東京都江戸川区東小岩で内科医(専門は循環器)をしています。日頃どのような事を考えながら診療を行っているかを書いていけたらいいなと思っています。

コロナ関連の出来事 その2

今日は柏市の病院で当直をしています🏥
コロナ治療の最前線以外でもコロナの影響で医療の日常が少しずつ変化しています。
今日はそんな一例を経験しました。
 
「自宅で家族に見守られて息を引き取る」
そういった最期を迎えられる人は非常に少なく、ほとんどの場合は病院などの医療施設で迎えます。
その中で自宅で急に心肺停止となり、病院に救急搬送される事は多く、掛かりつけの病院が対応できず、搬送された先が初診である場合も多々あります。
 
今日は80歳前後の方が初診で心肺停止の状態で救急搬送されてきました。
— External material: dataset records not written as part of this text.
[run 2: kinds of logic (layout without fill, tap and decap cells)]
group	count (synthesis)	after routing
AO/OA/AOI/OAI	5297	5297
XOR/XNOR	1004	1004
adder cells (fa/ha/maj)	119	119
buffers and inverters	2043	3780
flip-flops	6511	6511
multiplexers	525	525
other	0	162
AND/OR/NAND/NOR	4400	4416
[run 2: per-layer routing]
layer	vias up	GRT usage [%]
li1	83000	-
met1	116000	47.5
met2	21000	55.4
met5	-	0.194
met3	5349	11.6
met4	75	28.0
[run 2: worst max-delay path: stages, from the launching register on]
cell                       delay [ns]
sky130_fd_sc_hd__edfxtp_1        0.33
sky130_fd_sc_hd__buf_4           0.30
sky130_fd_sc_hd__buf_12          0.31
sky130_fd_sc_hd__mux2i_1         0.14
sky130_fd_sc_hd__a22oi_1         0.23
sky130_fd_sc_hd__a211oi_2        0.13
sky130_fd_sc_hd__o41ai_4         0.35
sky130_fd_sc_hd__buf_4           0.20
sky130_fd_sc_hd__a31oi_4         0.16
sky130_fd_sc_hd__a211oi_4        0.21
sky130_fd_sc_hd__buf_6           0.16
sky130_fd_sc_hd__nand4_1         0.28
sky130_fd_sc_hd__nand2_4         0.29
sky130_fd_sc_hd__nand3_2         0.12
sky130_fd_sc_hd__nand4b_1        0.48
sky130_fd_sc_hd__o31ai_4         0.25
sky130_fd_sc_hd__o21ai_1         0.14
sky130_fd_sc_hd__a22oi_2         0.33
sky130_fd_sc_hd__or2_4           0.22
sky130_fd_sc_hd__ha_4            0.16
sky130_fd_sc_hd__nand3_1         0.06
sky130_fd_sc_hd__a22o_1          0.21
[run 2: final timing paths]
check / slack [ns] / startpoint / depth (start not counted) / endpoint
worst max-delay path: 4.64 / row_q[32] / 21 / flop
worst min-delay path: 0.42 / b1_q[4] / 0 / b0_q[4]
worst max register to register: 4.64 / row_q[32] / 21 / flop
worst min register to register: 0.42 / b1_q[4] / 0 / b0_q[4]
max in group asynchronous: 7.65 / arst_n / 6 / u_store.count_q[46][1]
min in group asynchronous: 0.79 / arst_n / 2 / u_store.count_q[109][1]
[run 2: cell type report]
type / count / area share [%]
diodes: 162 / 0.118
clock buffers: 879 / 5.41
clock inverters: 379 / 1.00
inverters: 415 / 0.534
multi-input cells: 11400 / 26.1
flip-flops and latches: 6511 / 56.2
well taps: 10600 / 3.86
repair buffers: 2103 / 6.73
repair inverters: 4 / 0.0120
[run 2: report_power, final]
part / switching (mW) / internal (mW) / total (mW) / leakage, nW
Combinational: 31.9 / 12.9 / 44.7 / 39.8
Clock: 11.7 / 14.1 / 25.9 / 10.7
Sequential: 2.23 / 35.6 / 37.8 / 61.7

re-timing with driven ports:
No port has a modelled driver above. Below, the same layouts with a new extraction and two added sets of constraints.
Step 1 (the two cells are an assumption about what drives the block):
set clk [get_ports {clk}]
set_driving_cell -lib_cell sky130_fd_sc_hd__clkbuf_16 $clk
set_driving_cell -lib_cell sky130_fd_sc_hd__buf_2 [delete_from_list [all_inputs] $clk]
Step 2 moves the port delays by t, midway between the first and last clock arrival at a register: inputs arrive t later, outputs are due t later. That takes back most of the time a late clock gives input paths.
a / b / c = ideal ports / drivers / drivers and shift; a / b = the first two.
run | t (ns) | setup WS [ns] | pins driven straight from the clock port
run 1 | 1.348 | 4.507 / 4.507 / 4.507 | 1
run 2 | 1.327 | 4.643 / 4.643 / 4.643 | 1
体は痩せていて、数か月前から自宅で寝たきりであり、明らかに老衰の状態でした。
自院が掛かりつけ医ではない上に、頭・胸・腹のCTで明らかな病死の原因が特定できない場合、通常警察介入となり警察による検死が行われます。
普段であれば警察の方と10分前後のやり取りの後、警察がご遺体を収容して終了となります。
しかし今回はCTで軽度の肺炎があったという事で対応がガラリと変わります。
PCR検査を行ってコロナが陰性という結果が出るか、医師が絶対大丈夫と判断すれば収容するというのです。
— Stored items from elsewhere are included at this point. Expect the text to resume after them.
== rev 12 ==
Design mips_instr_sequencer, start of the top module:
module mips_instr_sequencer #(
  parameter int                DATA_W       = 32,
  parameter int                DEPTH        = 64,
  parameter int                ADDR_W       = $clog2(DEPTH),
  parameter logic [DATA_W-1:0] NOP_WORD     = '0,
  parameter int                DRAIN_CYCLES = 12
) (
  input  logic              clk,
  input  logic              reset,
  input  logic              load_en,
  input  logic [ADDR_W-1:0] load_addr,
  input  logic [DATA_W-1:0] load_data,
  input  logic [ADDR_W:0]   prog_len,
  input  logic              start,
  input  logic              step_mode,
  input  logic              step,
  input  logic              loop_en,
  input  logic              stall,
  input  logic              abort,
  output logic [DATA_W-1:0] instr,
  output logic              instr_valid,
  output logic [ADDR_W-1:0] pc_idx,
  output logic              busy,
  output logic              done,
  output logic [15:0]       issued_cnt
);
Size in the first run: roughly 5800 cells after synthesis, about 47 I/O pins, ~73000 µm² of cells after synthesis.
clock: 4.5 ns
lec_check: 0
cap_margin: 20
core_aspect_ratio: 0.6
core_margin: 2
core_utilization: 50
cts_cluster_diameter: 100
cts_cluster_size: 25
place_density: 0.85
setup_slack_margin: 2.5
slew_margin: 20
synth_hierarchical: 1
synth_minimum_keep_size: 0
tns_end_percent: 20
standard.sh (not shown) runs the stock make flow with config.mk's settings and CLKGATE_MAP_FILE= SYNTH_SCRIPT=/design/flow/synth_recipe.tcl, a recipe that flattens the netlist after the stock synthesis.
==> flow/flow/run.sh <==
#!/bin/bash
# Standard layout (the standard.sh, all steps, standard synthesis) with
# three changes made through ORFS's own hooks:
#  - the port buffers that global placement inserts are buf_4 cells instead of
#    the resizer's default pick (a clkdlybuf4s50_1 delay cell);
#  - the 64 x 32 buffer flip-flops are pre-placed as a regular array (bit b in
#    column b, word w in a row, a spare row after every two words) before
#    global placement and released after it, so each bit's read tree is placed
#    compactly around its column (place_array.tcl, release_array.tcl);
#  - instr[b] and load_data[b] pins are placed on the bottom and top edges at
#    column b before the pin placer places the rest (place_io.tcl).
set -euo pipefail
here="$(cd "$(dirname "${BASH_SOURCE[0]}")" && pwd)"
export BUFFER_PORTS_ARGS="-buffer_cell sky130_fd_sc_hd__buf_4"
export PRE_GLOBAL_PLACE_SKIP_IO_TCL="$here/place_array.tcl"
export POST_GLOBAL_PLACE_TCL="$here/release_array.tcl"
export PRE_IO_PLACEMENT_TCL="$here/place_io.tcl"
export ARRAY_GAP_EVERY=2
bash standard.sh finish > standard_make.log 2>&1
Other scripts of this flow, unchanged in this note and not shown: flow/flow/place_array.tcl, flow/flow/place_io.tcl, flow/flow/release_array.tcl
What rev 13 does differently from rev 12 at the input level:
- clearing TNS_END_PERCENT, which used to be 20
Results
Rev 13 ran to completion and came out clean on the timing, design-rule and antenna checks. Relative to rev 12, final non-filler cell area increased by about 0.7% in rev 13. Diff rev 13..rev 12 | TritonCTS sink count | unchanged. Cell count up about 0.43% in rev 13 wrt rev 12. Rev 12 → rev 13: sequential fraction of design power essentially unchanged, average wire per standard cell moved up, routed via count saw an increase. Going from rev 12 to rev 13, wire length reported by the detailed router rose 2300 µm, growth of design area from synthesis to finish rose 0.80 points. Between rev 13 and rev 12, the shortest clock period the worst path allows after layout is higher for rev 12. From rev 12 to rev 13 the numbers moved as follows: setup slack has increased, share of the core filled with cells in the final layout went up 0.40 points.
このご時世で絶対大丈夫なんて言えるわけもなく、PCR検査をする流れになりますが、休日にすぐできるわけがありません。
保健所に連絡をしたところ、事情を説明しても検査が出来るのは早くても明日で、結果が出るのは明日の夕方。近くの大学病院でも検査を受けられずに4名のご遺体が安置されているというのです。
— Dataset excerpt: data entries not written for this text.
Context: an optimization exercise on an open-source flow, tuned for small area. The choices shown serve that exercise and are no tape-out recipe.
RTL that was checked went through simulation tests only; none was proved equivalent to the original.
Power is estimated from default activity; no workload was simulated.

==> job 8050 <==
==> flow/design.v (excerpt) <==
module idct_dual_ram_responder #(
    parameter int DEPTH = 64,
    parameter int WORD_W = 16,
    parameter int READ_LATENCY = 1
) (
    input  logic                clock,
    input  logic                reset,
    input  logic [1:0]          Mout_oe_ram,
    input  logic [1:0]          Mout_we_ram,
    input  logic [63:0]         Mout_addr_ram,
    input  logic [2*WORD_W-1:0] Mout_Wdata_ram,
    input  logic [9:0]          Mout_data_ram_size,
    output logic [2*WORD_W-1:0] M_Rdata_ram,
    output logic [1:0]          M_DataRdy,
    input  logic                host_req,
    input  logic                host_we,
    input  logic [5:0]          host_addr,
    input  logic [WORD_W-1:0]   host_wdata,
    output logic [WORD_W-1:0]   host_rdata,
    output logic                host_ack,
    output logic                err
);
    localparam int AW = $clog2(DEPTH);
    logic [AW-1:0]     idx0, idx1;
    logic [WORD_W-1:0] mask0, mask1;
    logic act0, act1, wen0, wen1, ren0, ren1, eev0, eev1;
    idct_ram_lane #(.DEPTH(DEPTH)) u_lane0 (
        .oe(Mout_oe_ram[0]), .we(Mout_we_ram[0]), .addr(Mout_addr_ram[31:0]),
        .size(Mout_data_ram_size[4:0]), .idx(idx0), .mask(mask0), .active(act0),
        .wr_en(wen0), .rd_en(ren0), .err_evt(eev0));
    idct_ram_lane #(.DEPTH(DEPTH)) u_lane1 (
        .oe(Mout_oe_ram[1]), .we(Mout_we_ram[1]), .addr(Mout_addr_ram[63:32]),
        .size(Mout_data_ram_size[9:5]), .idx(idx1), .mask(mask1), .active(act1),
  ...
==> flow/config.mk <==
export PLATFORM = sky130hd
export DESIGN_NAME = idct_dual_ram_responder
export DESIGN_NICKNAME = idct_dual_ram_responder
export VERILOG_FILES = /design/flow/design.v
export SDC_FILE = /design/flow/constraint.sdc
export NUM_CORES = 4
export LEC_CHECK = 0
export CAP_MARGIN = 20
export CORE_MARGIN = 2
export CORE_UTILIZATION = 35
export GPL_TIMING_DRIVEN = 0
export PLACE_DENSITY = 0.45
export SETUP_SLACK_MARGIN = 0.5
export SLEW_MARGIN = 20
export SYNTH_HIERARCHICAL = 1
==> flow/constraint.sdc <==
create_clock -name core_clock -period 6.0 [get_ports {clock}]
set_input_delay 1.2000 -clock core_clock [delete_from_list [all_inputs] [get_ports {clock}]]
set_output_delay 1.2000 -clock core_clock [all_outputs]
set_load 0.01 [all_outputs]
standard.sh (not shown) runs the stock make flow with config.mk's settings and CLKGATE_MAP_FILE= SYNTH_SCRIPT=/design/flow/synth_recipe.tcl, a recipe that flattens the netlist after the stock synthesis.
==> flow/flow/run.sh <==
#!/bin/bash
cp standard.sh standard_sh.log
export BUFFER_PORTS_ARGS="-buffer_cell sky130_fd_sc_hd__buf_1"
export CTS_ARGS="-sink_clustering_enable -repair_clock_nets -dont_use_dummy_load -buf_list sky130_fd_sc_hd__clkbuf_8 -sink_clustering_size 16 -sink_clustering_max_diameter 60"
bash standard.sh > standard.log 2>&1
==> job 6417: changes against job 8050 <==
--- a/flow/design.v
+++ b/flow/design.v
@@ -84,52 +84,26 @@
 module idct_ram_read_bit #(
     parameter int N = 64
 ) (
     input  logic [N-1:0] sel,
     input  logic [N-1:0] bits,
     output logic         y
 );
     localparam int G = N / 3;
-    logic [23:0] grp_n;
+    localparam int R = N - 3 * G;
+    logic [G-1:0] grp_n;
     for (genvar g = 0; g < G; g++) begin : g_grp
         idct_ram_aoi3 u_aoi (.sel(sel[3*g +: 3]), .bits(bits[3*g +: 3]), .y_n(grp_n[g]));
     end
-    for (genvar g = G; g < 24; g++) begin : g_pad
-        if (3 * g < N) begin : g_last
-            idct_ram_nand u_nand (.a({sel[N-1:3*g], bits[N-1:3*g]}), .y(grp_n[g]));
-        end else begin : g_one
-            assign grp_n[g] = 1'b1;
-        end
-    end
-    logic [5:0] any6;
-    for (genvar i = 0; i < 5; i++) begin : g_l1
-        idct_ram_nand #(.W(4)) u_n4 (.a(grp_n[4*i +: 4]), .y(any6[i]));
-    end
-    idct_ram_nand #(.W(2)) u_n2 (.a(grp_n[21:20]), .y(any6[5]));
-    logic [2:0] none2;
-    for (genvar i = 0; i < 3; i++) begin : g_l2
-        idct_ram_nor2 u_nor (.a(any6[2*i]), .b(any6[2*i+1]), .y(none2[i]));
-    end
-    idct_ram_nand #(.W(3)) u_out (.a(none2), .y(y));
-endmodule
-module idct_ram_nand #(
-    parameter int W = 2
-) (
-    input  logic [W-1:0] a,
-    output logic         y
-);
-    assign y = ~&a;
-endmodule
-module idct_ram_nor2 (
-    input  logic a,
-    input  logic b,
-    output logic y
-);
-    assign y = ~(a | b);
+    if (R == 0) begin : g_even
+        assign y = ~&grp_n;
+    end else begin : g_rest
+        assign y = ~&{grp_n, ~(sel[N-1:3*G] & bits[N-1:3*G])};
+    end
 endmodule
 import idct_mem_pkg::*;
 module idct_dual_ram_responder #(
     parameter int DEPTH = 64,
     parameter int WORD_W = 16,
     parameter int READ_LATENCY = 1
 ) (
     input  logic                clock,
@@ -192,20 +166,17 @@
         for (genvar w = 0; w < DEPTH; w++) begin : g_c
             assign colbits[w] = mem[w][b];
         end
         idct_ram_read_bit #(.N(DEPTH)) u_rda (.sel(rsa), .bits(colbits), .y(rda[b]));
         idct_ram_read_bit #(.N(DEPTH)) u_rdb (.sel(rsb), .bits(colbits), .y(rdb[b]));
     end
     logic [WORD_W-1:0] colb_n, cola;
     assign colb_n = ~((Mout_Wdata_ram[2*WORD_W-1:WORD_W] & mask1) | (rdb & ~mask1));
-    logic [WORD_W-1:0] da, ma;
-    assign da = host_wr ? host_wdata : Mout_Wdata_ram[WORD_W-1:0];
-    assign ma = mask0 | {WORD_W{host_wr}};
-    assign cola = (da & ma) | (rda & ~ma);
+    assign cola = host_wr ? host_wdata : ((Mout_Wdata_ram[WORD_W-1:0] & mask0) | (rda & ~mask0));
     for (genvar w = 0; w < DEPTH; w++) begin : g_word
         logic [WORD_W-1:0] d;
         for (genvar b = 0; b < WORD_W; b++) begin : g_bit
             idct_ram_bit_next u_next (
                 .e(e_w[w]), .r1(r1_w[w]), .r0n(r0n_w[w]), .q(mem[w][b]),
                 .b_n(colb_n[b]), .a(cola[b]), .d(d[b]));
         end
         always_ff @(posedge clock) mem[w] <= d;
Settings changed: SETUP_SLACK_MARGIN 0.5 to not set.
==> job 7529: changes against job 8050 <==
==> flow/design.v (replaced) <==
package idct_mem_pkg;
    localparam int WORD_W = 16;
    localparam int LANES = 2;
    localparam int SIZE_W = 5;
    typedef enum logic {IDLE, SERVE} host_state_t;
    function automatic logic [WORD_W-1:0] size_to_mask(input logic [SIZE_W-1:0] size);
        size_to_mask = size[SIZE_W-1] ? {WORD_W{1'b1}} : ((16'd1 << size[3:0]) - 16'd1);
    endfunction
endpackage
import idct_mem_pkg::*;
module idct_ram_lane #(
    parameter int DEPTH = 64,
    localparam int AW = $clog2(DEPTH)
) (
    input  logic              oe,
    input  logic              we,
    input  logic [31:0]       addr,
    input  logic [SIZE_W-1:0] size,
    output logic [AW-1:0]     idx,
    output logic [WORD_W-1:0] mask,
    output logic              active,
    output logic              wr_en,
    output logic              rd_en,
    output logic              err_evt
);
    logic in_range;
    assign in_range = addr[31:AW+1] == '0;
    assign idx = addr[AW:1];
    assign active = oe | we;
    assign mask = size[SIZE_W-1] ? {WORD_W{1'b1}} : ((16'd1 << size[3:0]) - 16'd1);
    assign wr_en = we & ~oe & in_range;
    assign rd_en = oe & ~we & in_range;
    assign err_evt = (oe & we) | (active & ~in_range);
endmodule
module idct_ram_bit_next (
    input  logic e,
    input  logic r1n,
    input  logic r0,
    input  logic q,
    input  logic b,
    input  logic an,
    output logic d
);
    assign d = ~((r0 & an) | ~((e | q) & (r1n | b)));
endmodule
module idct_ram_aoi3 (
    input  logic [2:0] sel,
    input  logic [2:0] bits,
    output logic       y_n
);
    assign y_n = ~|(sel & bits);
endmodule
module idct_ram_read_bit #(
    parameter int N = 64
) (
    input  logic [N-1:0] sel,
    input  logic [N-1:0] bits,
    output logic         y
);
    localparam int G = N / 3;
    localparam int R = N - 3 * G;
    logic [G-1:0] grp_n;
    for (genvar g = 0; g < G; g++) begin : g_grp
        idct_ram_aoi3 u_aoi (.sel(sel[3*g +: 3]), .bits(bits[3*g +: 3]), .y_n(grp_n[g]));
    end
    if (R == 0) begin : g_even
        assign y = ~&grp_n;
    end else begin : g_rest
        assign y = ~&{grp_n, ~(sel[N-1:3*G] & bits[N-1:3*G])};
    end
endmodule
import idct_mem_pkg::*;
module idct_dual_ram_responder #(
    parameter int DEPTH = 64,
    parameter int WORD_W = 16,
    parameter int READ_LATENCY = 1
) (
    input  logic                clock,
    input  logic                reset,
    input  logic [1:0]          Mout_oe_ram,
    input  logic [1:0]          Mout_we_ram,
    input  logic [63:0]         Mout_addr_ram,
    input  logic [2*WORD_W-1:0] Mout_Wdata_ram,
    input  logic [9:0]          Mout_data_ram_size,
    output logic [2*WORD_W-1:0] M_Rdata_ram,
    output logic [1:0]          M_DataRdy,
    input  logic                host_req,
    input  logic                host_we,
    input  logic [5:0]          host_addr,
    input  logic [WORD_W-1:0]   host_wdata,
    output logic [WORD_W-1:0]   host_rdata,
    output logic                host_ack,
    output logic                err
);
    localparam int AW = $clog2(DEPTH);
    logic [AW-1:0]     idx0, idx1;
    logic [WORD_W-1:0] mask0, mask1;
    logic act0, act1, wen0, wen1, ren0, ren1, eev0, eev1;
    idct_ram_lane #(.DEPTH(DEPTH)) u_lane0 (
        .oe(Mout_oe_ram[0]), .we(Mout_we_ram[0]), .addr(Mout_addr_ram[31:0]),
        .size(Mout_data_ram_size[4:0]), .idx(idx0), .mask(mask0), .active(act0),
        .wr_en(wen0), .rd_en(ren0), .err_evt(eev0));
    idct_ram_lane #(.DEPTH(DEPTH)) u_lane1 (
        .oe(Mout_oe_ram[1]), .we(Mout_we_ram[1]), .addr(Mout_addr_ram[63:32]),
        .size(Mout_data_ram_size[9:5]), .idx(idx1), .mask(mask1), .active(act1),
        .wr_en(wen1), .rd_en(ren1), .err_evt(eev1));
    logic host_fire, host_wr, host_rd;
    assign host_fire = host_req & ~host_ack & ~act0 & ~act1;
    assign host_wr = host_fire & host_we;
    assign host_rd = host_fire & ~host_we;
    logic [AW-1:0] idxa;
    assign idxa = act0 ? idx0 : host_addr;
    logic wena;
    assign wena = (wen0 & ~(wen1 & (idx0 == idx1))) | host_wr;
    logic [DEPTH-1:0] rsa, rsb;    
    logic [DEPTH-1:0] e_w, r1n_w, r0_w;   
    for (genvar w = 0; w < DEPTH; w++) begin : g_row
        assign rsa[w] = idxa == w;
        assign rsb[w] = idx1 == w;
        assign r1n_w[w] = ~(wen1 & rsb[w]);
        assign r0_w[w] = wena & rsa[w];
        assign e_w[w] = ~r1n_w[w] | r0_w[w];
    end
    logic [WORD_W-1:0] mem [DEPTH];
    logic [WORD_W-1:0] rda, rdb;
    for (genvar b = 0; b < WORD_W; b++) begin : g_rd
        logic [DEPTH-1:0] colbits;
        for (genvar w = 0; w < DEPTH; w++) begin : g_c
            assign colbits[w] = mem[w][b];
        end
        idct_ram_read_bit #(.N(DEPTH)) u_rda (.sel(rsa), .bits(colbits), .y(rda[b]));
        idct_ram_read_bit #(.N(DEPTH)) u_rdb (.sel(rsb), .bits(colbits), .y(rdb[b]));
    end
    logic [WORD_W-1:0] colb, cola_n;
    assign colb = (Mout_Wdata_ram[2*WORD_W-1:WORD_W] & mask1) | (rdb & ~mask1);
    assign cola_n = ~(host_wr ? host_wdata : ((Mout_Wdata_ram[WORD_W-1:0] & mask0) | (rda & ~mask0)));
    for (genvar w = 0; w < DEPTH; w++) begin : g_word
        logic [WORD_W-1:0] d;
        for (genvar b = 0; b < WORD_W; b++) begin : g_bit
            idct_ram_bit_next u_next (
                .e(e_w[w]), .r1n(r1n_w[w]), .r0(r0_w[w]), .q(mem[w][b]),
                .b(colb[b]), .an(cola_n[b]), .d(d[b]));
        end
        always_ff @(posedge clock) mem[w] <= d;
    end
    logic [WORD_W-1:0] rqa, rqb;
    logic va_q, vh_q, rdy0_q, rdy1_q, ack_q, err_q;
    logic [WORD_W-1:0] keepa;
    assign keepa = (mask0 & {WORD_W{ren0}}) | {WORD_W{host_rd}};
    always_ff @(posedge clock) begin
        rqa <= rda & keepa;
        rqb <= rdb & mask1 & {WORD_W{ren1 & ~reset}};
        if (reset) begin
            va_q <= 1'b0;
            vh_q <= 1'b0;
            rdy0_q <= 1'b0;
            rdy1_q <= 1'b0;
            ack_q <= 1'b0;
            err_q <= 1'b0;
        end else begin
            va_q <= ren0;
            vh_q <= host_rd;
            rdy0_q <= act0;
            rdy1_q <= act1;
            ack_q <= host_fire;
            err_q <= err_q | eev0 | eev1;
        end
    end
    assign M_Rdata_ram = {rqb, rqa & {WORD_W{va_q}}};
    assign host_rdata = rqa & {WORD_W{vh_q}};
    assign M_DataRdy = {rdy1_q, rdy0_q};
    assign host_ack = ack_q;
    assign err = err_q;
endmodule
==> flow/run.sh (new file) <==
#!/bin/bash
# synth_recipe.tcl (not shown) runs the flow's synth.tcl, then flattens the netlist and writes it again
# the make line also repeats each setting of config.mk as NAME=value (left out here)
make -C /OpenROAD-flow-scripts/flow DESIGN_CONFIG=/design/flow/config.mk WORK_HOME=/design/flow/orfs CLKGATE_MAP_FILE= SYNTH_SCRIPT=/design/flow/synth_recipe.tcl finish
Settings changed: CORE_UTILIZATION 35 to 40, GPL_TIMING_DRIVEN 0 to not set, PLACE_DENSITY 0.45 to 0.55, SETUP_SLACK_MARGIN 0.5 to not set.
removed: flow/flow/run.sh
removed: flow/standard.sh
==> impl_metrics.py <==
metrics = {
    "status": {
        "status": "timing/DRC/antenna clean",
    },
    "power": {
        "pwr-share-seq_pct": 43.7,
    },
    "finish": {
        "fill_cells": 10500,
        "final_cell_mix": "dfxtp_1 (1062), a21oi_1 (1026), o22ai_1 (1024)",
    },
    "sta": {
        "hold_ws_ps": 480,
    },
    "global_route": {
        "grt_pass1_vias": 50800,
    },
    "setup_path": {
        "required_ps": 6660,
        "reg2regPathDepth": 9,
    },
    "yosys": {
        "syn_inst": 4878,
    },
}
[end of results for job 7529]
もちろん検査結果が出るまで病院で安置するしかなく、結果が出るまで家族も接触できないので、自宅へ連れて帰るという選択肢もありません。
仮に今回無事掛かりつけ医に搬送されたとして、CTで肺炎らしき所見を認めた為、死亡診断書に死因:肺炎と書いたとします。
すると今度は葬儀屋さんからコロナかどうか調べてほしいという話が出ます。コロナが陰性と出ない限り引き取れないというのです。
葬式を行うにしても自粛ムードの現状では、細々と行うしかありません。
またコロナとは全く違う病気(癌など)の場合でも、病院で亡くなる時は面会規制の影響で以前の様に家族に囲まれて息を引き取るというのが難しい状況です。
 
今まで多くの人が想像していた「人の最期」がコロナの影響で大きく変わってしまっています。
昔のドラマであったような、自宅で家族に手を握られながら息を引き取るというのは、在宅介護、訪問看護、24時間対応の訪問診療などなど、多くのサポートがないと実現不可能になってきています。